Task:
Return, unaltered, every line from the beginning of the material below up to and including the one with "MAX_ROUTING_LAYER = met4".

Data:
────────────────
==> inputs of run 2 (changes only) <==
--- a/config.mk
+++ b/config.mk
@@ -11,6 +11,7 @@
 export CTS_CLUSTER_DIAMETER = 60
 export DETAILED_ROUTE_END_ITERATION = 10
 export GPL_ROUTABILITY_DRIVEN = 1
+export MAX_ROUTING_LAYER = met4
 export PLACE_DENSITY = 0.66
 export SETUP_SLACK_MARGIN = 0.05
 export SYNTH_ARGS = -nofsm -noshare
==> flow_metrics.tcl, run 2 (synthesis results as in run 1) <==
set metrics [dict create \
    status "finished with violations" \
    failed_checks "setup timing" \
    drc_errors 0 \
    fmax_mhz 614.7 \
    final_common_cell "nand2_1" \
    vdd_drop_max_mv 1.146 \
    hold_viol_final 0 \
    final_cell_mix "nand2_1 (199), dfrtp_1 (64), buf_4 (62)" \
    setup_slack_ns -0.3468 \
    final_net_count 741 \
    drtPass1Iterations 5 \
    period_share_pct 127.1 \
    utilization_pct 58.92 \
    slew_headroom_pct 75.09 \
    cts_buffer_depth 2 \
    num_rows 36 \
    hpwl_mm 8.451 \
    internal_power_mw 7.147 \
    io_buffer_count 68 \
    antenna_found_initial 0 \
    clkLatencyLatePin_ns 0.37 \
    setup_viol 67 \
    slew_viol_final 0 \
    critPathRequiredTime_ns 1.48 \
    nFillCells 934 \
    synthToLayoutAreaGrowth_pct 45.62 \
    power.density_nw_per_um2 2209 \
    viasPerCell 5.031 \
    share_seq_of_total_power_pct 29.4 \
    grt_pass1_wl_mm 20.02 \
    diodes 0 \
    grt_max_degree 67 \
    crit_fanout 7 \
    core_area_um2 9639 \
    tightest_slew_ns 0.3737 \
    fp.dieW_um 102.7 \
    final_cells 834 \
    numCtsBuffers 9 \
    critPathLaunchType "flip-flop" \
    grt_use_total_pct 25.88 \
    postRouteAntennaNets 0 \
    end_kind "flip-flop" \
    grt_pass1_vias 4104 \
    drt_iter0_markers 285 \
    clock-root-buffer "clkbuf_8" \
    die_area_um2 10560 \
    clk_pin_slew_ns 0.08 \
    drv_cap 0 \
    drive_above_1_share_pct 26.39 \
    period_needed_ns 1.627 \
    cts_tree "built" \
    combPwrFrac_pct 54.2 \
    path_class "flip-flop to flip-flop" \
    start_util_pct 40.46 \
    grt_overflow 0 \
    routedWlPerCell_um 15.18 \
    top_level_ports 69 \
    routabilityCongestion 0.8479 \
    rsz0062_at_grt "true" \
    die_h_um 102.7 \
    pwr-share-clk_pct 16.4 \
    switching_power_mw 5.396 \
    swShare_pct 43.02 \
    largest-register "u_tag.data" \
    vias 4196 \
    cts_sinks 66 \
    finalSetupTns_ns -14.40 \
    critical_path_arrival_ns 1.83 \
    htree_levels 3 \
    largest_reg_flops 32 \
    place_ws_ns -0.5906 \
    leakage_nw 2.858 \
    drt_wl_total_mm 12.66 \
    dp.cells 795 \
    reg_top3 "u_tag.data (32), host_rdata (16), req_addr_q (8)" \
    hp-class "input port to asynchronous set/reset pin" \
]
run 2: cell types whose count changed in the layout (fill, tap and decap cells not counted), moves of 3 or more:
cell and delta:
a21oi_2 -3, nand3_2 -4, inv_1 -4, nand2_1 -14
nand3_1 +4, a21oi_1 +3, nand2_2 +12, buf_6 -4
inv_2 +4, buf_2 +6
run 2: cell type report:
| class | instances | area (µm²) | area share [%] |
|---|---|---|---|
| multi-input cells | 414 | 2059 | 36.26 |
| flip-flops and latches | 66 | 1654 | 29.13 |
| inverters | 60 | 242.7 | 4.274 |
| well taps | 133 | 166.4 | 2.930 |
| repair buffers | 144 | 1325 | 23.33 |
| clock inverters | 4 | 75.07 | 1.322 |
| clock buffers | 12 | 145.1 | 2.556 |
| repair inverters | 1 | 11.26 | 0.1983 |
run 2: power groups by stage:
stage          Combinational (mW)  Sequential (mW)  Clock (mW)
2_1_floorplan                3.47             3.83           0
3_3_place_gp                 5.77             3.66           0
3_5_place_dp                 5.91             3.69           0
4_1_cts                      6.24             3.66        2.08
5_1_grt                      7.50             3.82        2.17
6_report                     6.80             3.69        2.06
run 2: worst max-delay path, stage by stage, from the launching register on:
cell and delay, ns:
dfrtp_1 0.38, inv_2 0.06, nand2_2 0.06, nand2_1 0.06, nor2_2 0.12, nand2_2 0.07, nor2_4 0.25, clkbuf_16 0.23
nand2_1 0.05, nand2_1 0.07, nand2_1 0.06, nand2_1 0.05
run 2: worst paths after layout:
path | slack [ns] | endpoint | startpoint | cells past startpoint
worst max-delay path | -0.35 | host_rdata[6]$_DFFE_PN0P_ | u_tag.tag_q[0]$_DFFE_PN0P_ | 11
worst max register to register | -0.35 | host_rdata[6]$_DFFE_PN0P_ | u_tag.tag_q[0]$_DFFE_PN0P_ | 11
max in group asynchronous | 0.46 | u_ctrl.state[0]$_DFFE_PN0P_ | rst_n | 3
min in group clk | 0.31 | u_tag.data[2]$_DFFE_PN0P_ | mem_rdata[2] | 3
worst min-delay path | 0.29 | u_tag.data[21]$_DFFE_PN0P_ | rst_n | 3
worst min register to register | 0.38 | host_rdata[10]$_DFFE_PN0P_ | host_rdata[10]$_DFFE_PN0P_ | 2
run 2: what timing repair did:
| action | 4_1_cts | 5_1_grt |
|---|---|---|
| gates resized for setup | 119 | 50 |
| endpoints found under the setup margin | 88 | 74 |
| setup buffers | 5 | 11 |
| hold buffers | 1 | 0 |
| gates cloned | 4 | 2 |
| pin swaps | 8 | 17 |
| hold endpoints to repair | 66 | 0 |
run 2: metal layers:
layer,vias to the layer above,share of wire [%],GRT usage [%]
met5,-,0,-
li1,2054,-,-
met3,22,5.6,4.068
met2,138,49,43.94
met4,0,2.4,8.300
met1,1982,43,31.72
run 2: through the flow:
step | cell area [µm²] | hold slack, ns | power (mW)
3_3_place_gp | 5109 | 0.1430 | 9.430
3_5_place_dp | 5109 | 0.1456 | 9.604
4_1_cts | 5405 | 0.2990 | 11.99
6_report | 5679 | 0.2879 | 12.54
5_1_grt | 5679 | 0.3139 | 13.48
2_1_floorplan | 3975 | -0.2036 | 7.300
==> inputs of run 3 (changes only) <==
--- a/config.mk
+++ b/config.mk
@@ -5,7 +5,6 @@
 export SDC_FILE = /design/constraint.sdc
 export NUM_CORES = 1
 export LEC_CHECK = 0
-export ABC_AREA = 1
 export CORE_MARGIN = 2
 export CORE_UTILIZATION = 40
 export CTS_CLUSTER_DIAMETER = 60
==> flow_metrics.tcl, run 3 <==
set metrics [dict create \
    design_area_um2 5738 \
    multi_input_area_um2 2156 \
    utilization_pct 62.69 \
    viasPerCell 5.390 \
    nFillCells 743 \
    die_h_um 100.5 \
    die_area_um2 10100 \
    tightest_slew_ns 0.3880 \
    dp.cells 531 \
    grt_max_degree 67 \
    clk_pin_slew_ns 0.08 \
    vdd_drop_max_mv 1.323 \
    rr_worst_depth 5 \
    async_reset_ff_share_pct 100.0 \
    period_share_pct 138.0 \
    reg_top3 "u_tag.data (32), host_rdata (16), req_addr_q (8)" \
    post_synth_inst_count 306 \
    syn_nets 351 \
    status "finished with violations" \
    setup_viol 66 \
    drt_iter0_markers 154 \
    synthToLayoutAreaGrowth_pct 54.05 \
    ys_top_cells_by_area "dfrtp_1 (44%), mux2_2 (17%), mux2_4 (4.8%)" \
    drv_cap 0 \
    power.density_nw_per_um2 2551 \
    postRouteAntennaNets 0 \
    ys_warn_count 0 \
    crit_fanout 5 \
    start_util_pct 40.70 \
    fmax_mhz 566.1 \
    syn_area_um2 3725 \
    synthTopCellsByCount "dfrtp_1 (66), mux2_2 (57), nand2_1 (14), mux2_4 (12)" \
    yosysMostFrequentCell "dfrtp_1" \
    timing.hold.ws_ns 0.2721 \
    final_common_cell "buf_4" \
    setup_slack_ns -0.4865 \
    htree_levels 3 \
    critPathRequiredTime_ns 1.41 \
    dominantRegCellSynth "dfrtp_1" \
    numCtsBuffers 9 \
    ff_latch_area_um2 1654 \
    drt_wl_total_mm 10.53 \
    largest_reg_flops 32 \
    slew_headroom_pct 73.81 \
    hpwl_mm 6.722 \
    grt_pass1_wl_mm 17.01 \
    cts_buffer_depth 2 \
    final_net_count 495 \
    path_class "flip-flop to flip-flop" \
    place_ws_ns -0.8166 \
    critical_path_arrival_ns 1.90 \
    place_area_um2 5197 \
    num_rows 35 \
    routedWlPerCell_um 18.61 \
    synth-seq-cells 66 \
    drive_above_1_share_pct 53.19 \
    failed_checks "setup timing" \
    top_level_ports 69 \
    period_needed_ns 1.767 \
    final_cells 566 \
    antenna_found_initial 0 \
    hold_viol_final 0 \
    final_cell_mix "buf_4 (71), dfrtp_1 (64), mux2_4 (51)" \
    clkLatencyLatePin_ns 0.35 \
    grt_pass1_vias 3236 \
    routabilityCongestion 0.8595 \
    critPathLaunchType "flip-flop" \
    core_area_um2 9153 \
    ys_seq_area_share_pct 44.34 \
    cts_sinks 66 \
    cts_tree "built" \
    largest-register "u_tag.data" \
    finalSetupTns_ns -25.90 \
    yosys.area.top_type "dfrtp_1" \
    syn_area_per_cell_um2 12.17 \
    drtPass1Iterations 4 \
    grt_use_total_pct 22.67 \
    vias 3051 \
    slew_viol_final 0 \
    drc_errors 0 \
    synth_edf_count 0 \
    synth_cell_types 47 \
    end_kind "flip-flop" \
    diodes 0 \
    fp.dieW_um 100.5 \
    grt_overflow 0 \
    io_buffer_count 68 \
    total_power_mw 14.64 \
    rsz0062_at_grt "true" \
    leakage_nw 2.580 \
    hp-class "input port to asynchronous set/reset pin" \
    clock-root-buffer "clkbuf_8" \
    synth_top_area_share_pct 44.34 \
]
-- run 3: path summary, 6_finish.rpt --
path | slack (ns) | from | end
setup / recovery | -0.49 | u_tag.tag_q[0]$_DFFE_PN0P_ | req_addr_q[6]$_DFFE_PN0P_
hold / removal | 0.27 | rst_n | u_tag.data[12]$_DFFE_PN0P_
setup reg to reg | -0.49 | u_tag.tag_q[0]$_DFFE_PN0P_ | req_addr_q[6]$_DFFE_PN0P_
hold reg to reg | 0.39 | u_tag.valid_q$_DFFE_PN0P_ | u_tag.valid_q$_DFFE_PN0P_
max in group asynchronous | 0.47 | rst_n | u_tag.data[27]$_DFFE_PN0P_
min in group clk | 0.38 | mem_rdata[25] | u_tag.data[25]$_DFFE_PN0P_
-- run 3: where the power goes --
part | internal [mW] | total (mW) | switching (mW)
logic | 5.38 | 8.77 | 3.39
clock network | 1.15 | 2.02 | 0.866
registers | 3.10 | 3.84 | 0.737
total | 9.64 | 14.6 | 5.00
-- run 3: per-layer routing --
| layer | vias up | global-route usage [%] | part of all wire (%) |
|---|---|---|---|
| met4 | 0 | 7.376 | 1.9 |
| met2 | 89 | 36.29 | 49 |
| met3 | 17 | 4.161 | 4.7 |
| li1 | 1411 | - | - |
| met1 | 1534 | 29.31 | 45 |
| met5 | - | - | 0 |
==> src/rtl/pll_recal_seq.sv <==
module pll_recal_seq #(
  parameter int ADDR_W = 10,
  parameter int DATA_W = 32,
  parameter int TMR_W  = 16
) (
  input  logic              clk,
  input  logic              rst,
  input  logic              start,
  input  logic              lock_in,
  input  logic [TMR_W-1:0]  timeout_cycles,
  output logic              busy,
  output logic              done,
  output logic              error,
  output logic [ADDR_W-1:0] address,
  output logic              read,
  output logic              write,
  output logic [DATA_W-1:0] writedata,
  input  logic [DATA_W-1:0] readdata,
  input  logic              waitrequest
);

  localparam logic [ADDR_W-1:0] A_FB   = ADDR_W'('h126);
  localparam logic [ADDR_W-1:0] A_ARM  = ADDR_W'('h100);
  localparam logic [ADDR_W-1:0] A_GO   = ADDR_W'('h000);
  localparam logic [ADDR_W-1:0] A_STAT = ADDR_W'('h280);
  localparam int FB_BIT   = 0;
  localparam int ARM_BIT  = 1;
  localparam int CAL_BIT  = 1;
  localparam int LOCK_BIT = 0;
  localparam logic [DATA_W-1:0] GO_WORD  = DATA_W'(1);
  localparam logic [DATA_W-1:0] FB_MASK  = DATA_W'(1) << FB_BIT;
  localparam logic [DATA_W-1:0] ARM_MASK = DATA_W'(1) << ARM_BIT;

  typedef enum logic [2:0] {
    S_IDLE, S_SET_FB, S_CAL_ARM, S_CAL_GO, S_CAL_WAIT, S_CLR_FB, S_LOCK_WAIT, S_DONE
  } st_t;

  st_t               state;
  logic [TMR_W-1:0]  tmr;
  logic [DATA_W-1:0] mod_word;
  logic              rd_ok, wr_ok, tmr_hit, locked;

  assign rd_ok   = read & ~waitrequest;
  assign wr_ok   = write & ~waitrequest;
  assign tmr_hit = tmr >= timeout_cycles;
  assign locked  = readdata[LOCK_BIT] | lock_in;
  assign busy    = state != S_IDLE;
  assign done    = state == S_DONE;

  always_comb begin
    case (state)
      S_SET_FB:  mod_word = readdata | FB_MASK;
      S_CAL_ARM: mod_word = readdata | ARM_MASK;
      S_CLR_FB:  mod_word = readdata & ~FB_MASK;
      default:   mod_word = readdata;
    endcase
  end

  always_ff @(posedge clk) begin
    if (rst) begin
      state     <= S_IDLE;
      read      <= 1'b0;
      write     <= 1'b0;
      address   <= '0;
      writedata <= '0;
      error     <= 1'b0;
      tmr       <= '0;
    end else begin
      case (state)
        S_IDLE: if (start) begin
          error   <= 1'b0;
          read    <= 1'b1;
          address <= A_FB;
          state   <= S_SET_FB;
        end
        S_SET_FB: begin
          if (rd_ok) begin
            read      <= 1'b0;
            write     <= 1'b1;
            writedata <= mod_word;
          end else if (wr_ok) begin
            write   <= 1'b0;
            read    <= 1'b1;
            address <= A_ARM;
            state   <= S_CAL_ARM;
          end
        end
        S_CAL_ARM: begin
          if (rd_ok) begin
            read      <= 1'b0;
            write     <= 1'b1;
            writedata <= mod_word;
          end else if (wr_ok) begin
            address   <= A_GO;
            writedata <= GO_WORD;
            state     <= S_CAL_GO;
          end
        end
        S_CAL_GO: if (wr_ok) begin
          write   <= 1'b0;
          read    <= 1'b1;
          address <= A_STAT;
          tmr     <= '0;
          state   <= S_CAL_WAIT;
        end
        S_CAL_WAIT: begin
          if (tmr != '1) tmr <= tmr + 1'b1;
          if (rd_ok) begin
            if (!readdata[CAL_BIT]) begin
              address <= A_FB;
              state   <= S_CLR_FB;
            end else if (tmr_hit) begin
              read  <= 1'b0;
              error <= 1'b1;
              state <= S_IDLE;
            end
          end
        end
        S_CLR_FB: begin
          if (rd_ok) begin
            read      <= 1'b0;
            write     <= 1'b1;
            writedata <= mod_word;
          end else if (wr_ok) begin
            write   <= 1'b0;
            read    <= 1'b1;
            address <= A_STAT;
            tmr     <= '0;
            state   <= S_LOCK_WAIT;
          end
        end
        S_LOCK_WAIT: begin
          if (tmr != '1) tmr <= tmr + 1'b1;
          if (rd_ok) begin
            if (locked) begin
              read  <= 1'b0;
              state <= S_DONE;
            end else if (tmr_hit) begin
              read  <= 1'b0;
              error <= 1'b1;
              state <= S_IDLE;
            end
          end
        end
        S_DONE:  state <= S_IDLE;
        default: state <= S_IDLE;
      endcase
    end
  end

endmodule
────────────────
Response to the task:
==> inputs of run 2 (changes only) <==
--- a/config.mk
+++ b/config.mk
@@ -11,6 +11,7 @@
 export CTS_CLUSTER_DIAMETER = 60
 export DETAILED_ROUTE_END_ITERATION = 10
 export GPL_ROUTABILITY_DRIVEN = 1
+export MAX_ROUTING_LAYER = met4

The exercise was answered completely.